Task material:
$ cat src/rtl/rcpu_arbiter.sv
// Request arbiter: combinational request -> grant, fixed priority or round-robin.
// The round-robin start pointer is registered and moves past the winner on advance.
module rcpu_arbiter
   import rcpu_bus_unit_pkg::*;
#(
   parameter int CH = 3,
   parameter int RR = 0,
   localparam int IW = (CH > 1) ? $clog2(CH) : 1
) (
   input  logic          clk,
   input  logic          rst,
   input  logic [CH-1:0] req,
   input  logic          advance,
   output logic          any_req,
   output logic [IW-1:0] grant_idx,
   output logic [CH-1:0] grant_oh
);

   logic [IW-1:0] ptr_q;
   logic [IW-1:0] ptr_d;

   // Pick the first requester, searching from 0 (fixed) or from the pointer (round-robin)
   always_comb begin
      int  cand;
      logic found;
      cand      = 0;
      found     = 1'b0;
      grant_idx = '0;
      for (int k = 0; k < CH; k++) begin
         if (RR != 0) begin
            cand = (int'(ptr_q) + k) % CH;
         end else begin
            cand = k;
         end
         if (!found && req[cand]) begin
            found     = 1'b1;
            grant_idx = IW'(cand);
         end else begin
            found = found;
         end
      end
      any_req = found;
   end

   // One-hot form of the winning index
   always_comb begin
      grant_oh = '0;
      for (int i = 0; i < CH; i++) begin
         grant_oh[i] = any_req && (grant_idx == IW'(i));
      end
   end

   // Pointer moves just past the winner on each accepted grant; constant 0 otherwise
   always_comb begin
      ptr_d = ptr_q;
      if ((RR != 0) && (CH > 1) && advance) begin
         ptr_d = IW'(rr_next(int'(grant_idx), CH));
      end else begin
         ptr_d = ptr_q;
      end
   end

   // Round-robin pointer register
   always_ff @(posedge clk) begin
      if (rst) begin
         ptr_q <= '0;
      end else begin
         ptr_q <= ptr_d;
      end
   end

endmodule

$ cat src/rtl/rcpu_bus_unit.sv
// RCPU memory bus unit: arbitrates CH request channels onto one req/ack memory port,
// with optional timeout, and returns per-channel done/err pulses for controller stalls.
module rcpu_bus_unit
   import rcpu_bus_unit_pkg::*;
#(
   parameter int M       = 16,
   parameter int CH      = 3,
   parameter int RR      = 0,
   parameter int TIMEOUT = 0
) (
   input  logic            clk,
   input  logic            rst,
   input  logic [CH-1:0]   ch_req,
   input  logic [CH-1:0]   ch_we,
   input  logic [CH*M-1:0] ch_addr,
   input  logic [CH*M-1:0] ch_wdata,
   output logic [CH-1:0]   ch_done,
   output logic            ch_err,
   output logic [M-1:0]    rdata,
   output logic            busy,
   output logic            mem_req,
   output logic            mem_we,
   output logic [M-1:0]    mem_addr,
   output logic [M-1:0]    mem_wdata,
   input  logic [M-1:0]    mem_rdata,
   input  logic            mem_ack
);

   localparam int IW = (CH > 1) ? $clog2(CH) : 1;
   localparam int CW = (TIMEOUT > 1) ? $clog2(TIMEOUT) : 1;

   bu_state_e       state_q, state_d;
   logic            mem_req_q, mem_req_d;
   logic            mem_we_q, mem_we_d;
   logic [M-1:0]    mem_addr_q, mem_addr_d;
   logic [M-1:0]    mem_wdata_q, mem_wdata_d;
   logic [M-1:0]    rdata_q, rdata_d;
   logic            busy_q, busy_d;
   logic [CH-1:0]   ch_done_q, ch_done_d;
   logic            ch_err_q, ch_err_d;
   logic [CH-1:0]   gnt_q, gnt_d;
   logic [CW-1:0]   cnt_q, cnt_d;

   logic            any_req_s;
   logic [IW-1:0]   grant_idx_s;
   logic [CH-1:0]   grant_oh_s;
   logic            advance_s;

   // The pointer only moves when a grant is actually taken in IDLE
   assign advance_s = (state_q == BU_IDLE) && any_req_s;

   rcpu_arbiter #(
      .CH (CH),
      .RR (RR)
   ) u_arbiter (
      .clk       (clk),
      .rst       (rst),
      .req       (ch_req),
      .advance   (advance_s),
      .any_req   (any_req_s),
      .grant_idx (grant_idx_s),
      .grant_oh  (grant_oh_s)
   );

   // Sequencer next-state: grant/latch in IDLE, wait for ack or timeout, one turnaround cycle
   always_comb begin
      state_d     = state_q;
      mem_req_d   = mem_req_q;
      mem_we_d    = mem_we_q;
      mem_addr_d  = mem_addr_q;
      mem_wdata_d = mem_wdata_q;
      rdata_d     = rdata_q;
      busy_d      = busy_q;
      gnt_d       = gnt_q;
      cnt_d       = cnt_q;
      ch_done_d   = '0;
      ch_err_d    = 1'b0;
      case (state_q)
         BU_IDLE: begin
            if (any_req_s) begin
               mem_addr_d  = ch_addr[int'(grant_idx_s)*M +: M];
               mem_wdata_d = ch_wdata[int'(grant_idx_s)*M +: M];
               mem_we_d    = ch_we[grant_idx_s];
               gnt_d       = grant_oh_s;
               mem_req_d   = 1'b1;
               busy_d      = 1'b1;
               cnt_d       = '0;
               state_d     = BU_ACCESS;
            end else begin
               mem_req_d = 1'b0;
            end
         end
         BU_ACCESS: begin
            if (mem_ack) begin
               // Ack wins even in the timeout cycle
               if (!mem_we_q) begin
                  rdata_d = mem_rdata;
               end else begin
                  rdata_d = rdata_q;
               end
               mem_req_d = 1'b0;
               ch_done_d = gnt_q;
               state_d   = BU_RESP;
            end else if ((TIMEOUT > 0) && (cnt_q == CW'(TIMEOUT - 1))) begin
               rdata_d   = '0;
               ch_err_d  = 1'b1;
               ch_done_d = gnt_q;
               mem_req_d = 1'b0;
               state_d   = BU_RESP;
            end else if (TIMEOUT > 0) begin
               cnt_d = cnt_q + CW'(1);
            end else begin
               cnt_d = cnt_q;
            end
         end
         BU_RESP: begin
            busy_d  = 1'b0;
            cnt_d   = '0;
            state_d = BU_IDLE;
         end
         default: begin
            mem_req_d = 1'b0;
            busy_d    = 1'b0;
            cnt_d     = '0;
            state_d   = BU_IDLE;
         end
      endcase
   end

   // State and output registers; reset abandons any transfer without a done pulse
   always_ff @(posedge clk) begin
      if (rst) begin
         state_q     <= BU_IDLE;
         mem_req_q   <= 1'b0;
         mem_we_q    <= 1'b0;
         mem_addr_q  <= '0;
         mem_wdata_q <= '0;
         rdata_q     <= '0;
         busy_q      <= 1'b0;
         ch_done_q   <= '0;
         ch_err_q    <= 1'b0;
         gnt_q       <= '0;
         cnt_q       <= '0;
      end else begin
         state_q     <= state_d;
         mem_req_q   <= mem_req_d;
         mem_we_q    <= mem_we_d;
         mem_addr_q  <= mem_addr_d;
         mem_wdata_q <= mem_wdata_d;
         rdata_q     <= rdata_d;
         busy_q      <= busy_d;
         ch_done_q   <= ch_done_d;
         ch_err_q    <= ch_err_d;
         gnt_q       <= gnt_d;
         cnt_q       <= cnt_d;
      end
   end

   assign ch_done   = ch_done_q;
   assign ch_err    = ch_err_q;
   assign rdata     = rdata_q;
   assign busy      = busy_q;
   assign mem_req   = mem_req_q;
   assign mem_we    = mem_we_q;
   assign mem_addr  = mem_addr_q;
   assign mem_wdata = mem_wdata_q;

endmodule

$ cat config.mk
export PLATFORM = sky130hd
export DESIGN_NAME = rcpu_bus_unit
export DESIGN_NICKNAME = d
export VERILOG_FILES = /design/src/rtl/rcpu_bus_unit_pkg.sv /design/src/rtl/rcpu_arbiter.sv /design/src/rtl/rcpu_bus_unit.sv
export SDC_FILE = /design/constraint.sdc
export NUM_CORES = 1
export LEC_CHECK = 0
export ABC_AREA = 1
export ABC_CLOCK_PERIOD_IN_PS = 2400
export CAP_MARGIN = 20
export CORE_ASPECT_RATIO = 2
export CORE_MARGIN = 5
export CORE_UTILIZATION = 35
export CTS_BUF_LIST = sky130_fd_sc_hd__clkbuf_16
export CTS_CLUSTER_DIAMETER = 40
export DETAILED_ROUTE_END_ITERATION = 7
export PLACE_DENSITY = 0.71
export SYNTH_ARGS = -nofsm -noshare
export SYNTH_HDL_FRONTEND = slang
export SYNTH_SLANG_ARGS = --single-unit
$ cat constraint.sdc
create_clock -name clk -period 2.4 [get_ports clk]
set_input_delay 0.48 -clock clk [delete_from_list [all_inputs] [get_ports clk]]
set_output_delay 0.48 -clock clk [all_outputs]
set_load 0.02 [all_outputs]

What is being asked: Work out how many lines of the records contain the word "cand", and give only that number.

Answer box: 6